US refiners shake off tough winter

OREANDA-NEWS. April 28, 2016. US independent refiners have wrapped up a rough first quarter with bright prospects of peak summer driving demand ahead.

Maintenance and poor seasonal diesel profits will weigh on first quarter results for US independent refiners, but US drivers could deliver a record summer for the industry.

US gasoline consumption during the second and third quarters could exceed a 9.3mn b/d peak set in 2007, according to the Energy Information Administration (EIA). The record was once considered insurmountable as vehicle fuel efficiency improved and US driving behavior changed. But the lowest retail summer gasoline prices in 12 years and an improved economy should push consumption over the top, according to the EIA.

Gasoline margins have soared in anticipation of higher summer demand. The spread between outright gasoline and diesel prices this month widened to more than ten times the spread seen in April last year in the New York Harbor, averaging so far this week at 17.87?/USG. US Gulf coast Colonial was roughly five times higher than year-ago levels, at 23.05?/USG over the same period.

Conditions should favor coastal refiners able to capitalize on access to cheaper, sour crudes. Crack spreads trail year-ago levels, but simple 3-2-1 cracks for for sour crudes have held higher than sweet counterparts through the first four months of the year. Mars, a US Gulf coast benchmark, has in April averaged higher than Light Louisiana Sweet by 41pc, or \\$5.41/bl.

The turnaround should help refiners leave behind a first quarter marked by dismal diesel margins that helped lead Phillips 66, PBF Energy and Delta Air Lines subsidiary Monroe Energy to cut throughputs.

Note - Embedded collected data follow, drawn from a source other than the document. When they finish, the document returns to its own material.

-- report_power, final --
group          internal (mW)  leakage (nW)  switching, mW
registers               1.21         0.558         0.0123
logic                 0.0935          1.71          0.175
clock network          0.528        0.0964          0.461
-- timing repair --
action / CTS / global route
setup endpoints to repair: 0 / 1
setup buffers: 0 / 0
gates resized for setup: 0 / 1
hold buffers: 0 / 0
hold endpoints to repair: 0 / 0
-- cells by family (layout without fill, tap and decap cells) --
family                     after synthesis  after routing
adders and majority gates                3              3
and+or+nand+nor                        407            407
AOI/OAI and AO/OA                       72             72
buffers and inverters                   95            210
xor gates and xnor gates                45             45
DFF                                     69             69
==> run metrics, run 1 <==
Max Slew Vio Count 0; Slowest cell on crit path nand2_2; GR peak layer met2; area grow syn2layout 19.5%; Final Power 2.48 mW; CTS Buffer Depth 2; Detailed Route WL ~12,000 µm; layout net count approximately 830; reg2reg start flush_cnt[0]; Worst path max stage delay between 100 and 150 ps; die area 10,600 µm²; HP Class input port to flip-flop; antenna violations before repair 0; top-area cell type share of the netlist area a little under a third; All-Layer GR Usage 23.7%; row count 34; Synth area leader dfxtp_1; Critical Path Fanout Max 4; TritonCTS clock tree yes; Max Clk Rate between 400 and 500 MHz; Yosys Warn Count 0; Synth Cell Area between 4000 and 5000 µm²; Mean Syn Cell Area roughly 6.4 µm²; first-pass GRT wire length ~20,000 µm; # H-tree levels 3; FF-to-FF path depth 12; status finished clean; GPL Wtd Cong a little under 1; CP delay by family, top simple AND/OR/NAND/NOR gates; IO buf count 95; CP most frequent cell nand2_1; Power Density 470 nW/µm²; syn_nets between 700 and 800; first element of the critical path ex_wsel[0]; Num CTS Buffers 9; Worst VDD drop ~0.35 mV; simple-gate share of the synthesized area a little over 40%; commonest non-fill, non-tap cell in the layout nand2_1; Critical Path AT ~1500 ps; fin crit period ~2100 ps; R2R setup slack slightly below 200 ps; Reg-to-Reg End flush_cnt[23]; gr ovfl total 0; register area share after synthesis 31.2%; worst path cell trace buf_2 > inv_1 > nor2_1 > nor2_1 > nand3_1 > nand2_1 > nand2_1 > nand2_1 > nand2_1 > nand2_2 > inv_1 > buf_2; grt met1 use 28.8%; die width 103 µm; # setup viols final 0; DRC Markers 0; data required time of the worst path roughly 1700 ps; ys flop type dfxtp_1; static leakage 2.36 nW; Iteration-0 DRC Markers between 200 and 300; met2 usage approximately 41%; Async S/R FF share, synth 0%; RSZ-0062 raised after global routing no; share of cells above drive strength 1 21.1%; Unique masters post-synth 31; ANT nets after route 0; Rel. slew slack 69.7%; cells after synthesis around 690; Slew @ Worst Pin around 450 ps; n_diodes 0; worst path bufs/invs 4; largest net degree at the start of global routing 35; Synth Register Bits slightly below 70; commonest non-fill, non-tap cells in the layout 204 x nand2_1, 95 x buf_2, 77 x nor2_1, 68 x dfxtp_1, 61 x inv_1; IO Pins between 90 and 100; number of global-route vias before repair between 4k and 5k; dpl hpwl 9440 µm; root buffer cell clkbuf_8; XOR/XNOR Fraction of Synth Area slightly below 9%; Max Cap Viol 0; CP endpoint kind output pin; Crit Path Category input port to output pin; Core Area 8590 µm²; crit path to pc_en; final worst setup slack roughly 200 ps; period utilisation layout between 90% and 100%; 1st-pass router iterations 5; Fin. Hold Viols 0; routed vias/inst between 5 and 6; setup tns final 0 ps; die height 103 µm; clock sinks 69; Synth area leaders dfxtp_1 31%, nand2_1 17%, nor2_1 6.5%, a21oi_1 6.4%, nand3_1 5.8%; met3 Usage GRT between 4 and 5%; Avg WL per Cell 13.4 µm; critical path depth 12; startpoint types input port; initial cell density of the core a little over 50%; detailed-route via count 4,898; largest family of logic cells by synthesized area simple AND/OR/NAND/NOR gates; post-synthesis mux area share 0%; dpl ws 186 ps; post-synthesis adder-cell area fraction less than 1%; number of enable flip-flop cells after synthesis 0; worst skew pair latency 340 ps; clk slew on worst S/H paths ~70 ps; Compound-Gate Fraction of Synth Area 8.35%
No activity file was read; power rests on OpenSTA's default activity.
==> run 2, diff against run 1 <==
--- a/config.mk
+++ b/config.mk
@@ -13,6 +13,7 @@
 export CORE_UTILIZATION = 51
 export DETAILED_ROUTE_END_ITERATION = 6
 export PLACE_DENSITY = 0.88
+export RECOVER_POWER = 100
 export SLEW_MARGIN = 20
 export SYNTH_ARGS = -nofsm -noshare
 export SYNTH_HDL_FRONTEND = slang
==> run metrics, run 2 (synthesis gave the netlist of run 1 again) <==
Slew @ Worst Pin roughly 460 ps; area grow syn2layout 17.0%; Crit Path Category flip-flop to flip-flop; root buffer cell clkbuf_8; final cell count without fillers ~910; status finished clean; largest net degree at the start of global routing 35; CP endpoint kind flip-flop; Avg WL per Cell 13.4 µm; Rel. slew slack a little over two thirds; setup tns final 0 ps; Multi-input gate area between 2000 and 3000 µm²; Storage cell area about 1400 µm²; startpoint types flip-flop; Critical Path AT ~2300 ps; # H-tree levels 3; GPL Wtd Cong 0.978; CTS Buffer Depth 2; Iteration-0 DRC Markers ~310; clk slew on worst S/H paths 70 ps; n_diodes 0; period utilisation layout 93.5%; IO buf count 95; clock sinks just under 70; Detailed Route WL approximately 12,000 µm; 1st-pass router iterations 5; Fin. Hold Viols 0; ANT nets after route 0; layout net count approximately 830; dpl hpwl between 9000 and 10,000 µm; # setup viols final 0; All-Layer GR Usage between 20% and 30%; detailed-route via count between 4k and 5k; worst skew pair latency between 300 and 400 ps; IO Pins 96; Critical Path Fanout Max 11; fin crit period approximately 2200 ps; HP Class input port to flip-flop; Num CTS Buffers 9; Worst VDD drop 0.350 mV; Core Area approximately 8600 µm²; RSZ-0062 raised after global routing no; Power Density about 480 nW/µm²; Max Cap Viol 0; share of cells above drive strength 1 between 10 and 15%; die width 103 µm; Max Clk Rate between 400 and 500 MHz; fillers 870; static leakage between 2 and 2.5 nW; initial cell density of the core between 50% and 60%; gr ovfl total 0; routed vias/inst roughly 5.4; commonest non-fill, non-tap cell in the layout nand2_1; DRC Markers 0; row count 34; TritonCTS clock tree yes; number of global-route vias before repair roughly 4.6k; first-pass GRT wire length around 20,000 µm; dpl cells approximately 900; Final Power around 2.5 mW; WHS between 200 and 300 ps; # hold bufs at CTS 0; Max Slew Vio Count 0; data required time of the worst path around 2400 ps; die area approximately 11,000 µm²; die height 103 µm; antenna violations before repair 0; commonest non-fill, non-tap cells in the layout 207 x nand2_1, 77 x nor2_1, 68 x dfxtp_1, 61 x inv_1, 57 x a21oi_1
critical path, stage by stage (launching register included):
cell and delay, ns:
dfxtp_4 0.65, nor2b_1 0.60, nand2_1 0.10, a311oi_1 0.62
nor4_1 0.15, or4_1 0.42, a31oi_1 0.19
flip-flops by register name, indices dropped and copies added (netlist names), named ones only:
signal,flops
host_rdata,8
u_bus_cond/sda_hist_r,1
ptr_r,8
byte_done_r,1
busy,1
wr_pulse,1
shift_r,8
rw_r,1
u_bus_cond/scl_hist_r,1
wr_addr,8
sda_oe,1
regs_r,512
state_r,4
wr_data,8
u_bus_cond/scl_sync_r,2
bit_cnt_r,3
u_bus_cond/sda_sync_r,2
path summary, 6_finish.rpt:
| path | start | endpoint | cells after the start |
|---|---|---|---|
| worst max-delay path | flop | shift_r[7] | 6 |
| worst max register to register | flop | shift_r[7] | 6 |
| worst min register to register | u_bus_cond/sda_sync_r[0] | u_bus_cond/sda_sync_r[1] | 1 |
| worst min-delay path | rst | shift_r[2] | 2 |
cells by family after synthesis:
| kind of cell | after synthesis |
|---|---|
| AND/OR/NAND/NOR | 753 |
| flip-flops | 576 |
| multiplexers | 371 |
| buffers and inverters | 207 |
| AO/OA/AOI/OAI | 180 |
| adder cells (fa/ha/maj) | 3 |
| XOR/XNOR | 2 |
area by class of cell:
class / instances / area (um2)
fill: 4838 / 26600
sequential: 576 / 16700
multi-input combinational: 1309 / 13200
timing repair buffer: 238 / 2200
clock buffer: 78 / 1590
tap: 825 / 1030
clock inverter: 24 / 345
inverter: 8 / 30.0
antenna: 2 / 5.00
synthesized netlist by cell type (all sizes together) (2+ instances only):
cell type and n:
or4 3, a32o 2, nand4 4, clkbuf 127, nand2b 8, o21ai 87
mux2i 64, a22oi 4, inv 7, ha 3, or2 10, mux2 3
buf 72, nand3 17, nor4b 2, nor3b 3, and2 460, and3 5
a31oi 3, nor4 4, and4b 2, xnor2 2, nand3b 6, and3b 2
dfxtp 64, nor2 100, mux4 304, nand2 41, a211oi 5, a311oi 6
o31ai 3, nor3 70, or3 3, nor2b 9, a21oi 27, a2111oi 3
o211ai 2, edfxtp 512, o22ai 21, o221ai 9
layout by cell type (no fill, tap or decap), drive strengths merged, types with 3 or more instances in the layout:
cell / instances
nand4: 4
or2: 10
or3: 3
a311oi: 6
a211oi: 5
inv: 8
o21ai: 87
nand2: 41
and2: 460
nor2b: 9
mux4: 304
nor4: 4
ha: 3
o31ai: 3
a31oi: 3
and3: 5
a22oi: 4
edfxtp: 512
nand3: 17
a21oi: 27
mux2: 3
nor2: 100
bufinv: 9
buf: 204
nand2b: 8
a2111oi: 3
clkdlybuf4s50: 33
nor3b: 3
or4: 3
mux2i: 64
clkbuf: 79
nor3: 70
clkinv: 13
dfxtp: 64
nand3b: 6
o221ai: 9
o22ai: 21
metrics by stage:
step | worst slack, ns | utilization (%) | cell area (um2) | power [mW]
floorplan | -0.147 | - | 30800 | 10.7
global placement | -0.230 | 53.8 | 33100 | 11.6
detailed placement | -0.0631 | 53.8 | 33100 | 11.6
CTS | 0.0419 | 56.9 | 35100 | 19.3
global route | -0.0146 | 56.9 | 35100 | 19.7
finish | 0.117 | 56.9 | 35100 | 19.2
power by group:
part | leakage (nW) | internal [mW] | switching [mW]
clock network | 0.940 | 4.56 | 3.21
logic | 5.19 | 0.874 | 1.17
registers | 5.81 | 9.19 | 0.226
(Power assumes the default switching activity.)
## config.mk

```make
export PLATFORM = sky130hd
export DESIGN_NAME = serial_sub
export DESIGN_NICKNAME = d
export VERILOG_FILES = /design/src/rtl/sub_pkg.sv /design/src/rtl/full_sub.sv /design/src/rtl/serial_sub.sv
export SDC_FILE = /design/constraint.sdc
export NUM_CORES = 1
export LEC_CHECK = 0
export BUFFER_PORTS_ARGS = -buffer_cell sky130_fd_sc_hd__buf_2
export CELL_PAD_IN_SITES_DETAIL_PLACEMENT = 0
export CELL_PAD_IN_SITES_GLOBAL_PLACEMENT = 1
export CORE_UTILIZATION = 42
export DETAILED_ROUTE_END_ITERATION = 8
export PLACE_DENSITY_LB_ADDON = 0.1
export SKIP_CTS_REPAIR_TIMING = 1
export SLEW_MARGIN = 20
export SYNTH_ARGS = -nofsm -noshare
export SYNTH_HDL_FRONTEND = slang
export SYNTH_SLANG_ARGS = --single-unit
```

## constraint.sdc

```tcl
create_clock -name clk -period 3 [get_ports clk]
set_input_delay 0.9 -clock clk [delete_from_list [all_inputs] [get_ports clk]]
set_output_delay 0.9 -clock clk [all_outputs]
set_load 0.05 [all_outputs]
```
File: config.mk
export PLATFORM = sky130hd
export DESIGN_NAME = vegeta_array_ctrl_fp6
export DESIGN_NICKNAME = d
export VERILOG_FILES = /design/src/rtl/vegeta_array_ctrl_fp6.sv
export SDC_FILE = /design/constraint.sdc
export NUM_CORES = 1
export LEC_CHECK = 0
export ABC_AREA = 1
export CORE_MARGIN = 2
export CORE_UTILIZATION = 55
export CTS_CLUSTER_SIZE = 25
export DETAILED_ROUTE_END_ITERATION = 10
export DONT_BUFFER_PORTS = 1
export PLACE_DENSITY_LB_ADDON = 0.08
export SLEW_MARGIN = 20
export SYNTH_ARGS = -nofsm -noshare
export SYNTH_HDL_FRONTEND = slang
export SYNTH_SLANG_ARGS = --single-unit
File: constraint.sdc
create_clock -name clk -period 3.9 [get_ports clk]
set_input_delay 0.585 -clock clk [delete_from_list [all_inputs] [get_ports clk]]
set_output_delay 0.585 -clock clk [all_outputs]
set_load 0.005 [all_outputs]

Crack spreads in every region trailed year-ago levels by at least 22pc, but midcontinent and northeast refining margins in particular suffered. Distillates-focused and Bakken-reliant Monroe Energy reported a \\$28mn loss at its 185,000 b/d Trainer, Pennsylvania, refinery during the first quarter.

But the spring shift to summer gasoline has had a rocky start. US Gulf coast gasoline production trails seasonal ten-year averages in April so far, according to EIA data. Planned and unplanned outages on fluid catalytic cracking (FCC) units have swamped the coast with vacuum gasoil.

A Gulf coast focus on exports could also leave midcontinent gasoline more vulnerable to disruptions. Prices soared in August during an unplanned outage at BP's 410,000 b/d refinery in Whiting, Indiana, and a cooling tower collapse at Phillips 66's 356,000 b/d Wood River joint venture refinery in Roxana, Illinois.

West coast disruptions continue to keep supply in that market uncertain. ExxonMobil has not yet begun startup work on gasoline equipment at its 155,000 b/d refinery in Torrance, California. PBF Energy has said that ExxonMobil must show stable operations at the refinery for more than 30 days before completing a June purchase of the refinery to demonstrate the facility's recovery from a February 2015 explosion.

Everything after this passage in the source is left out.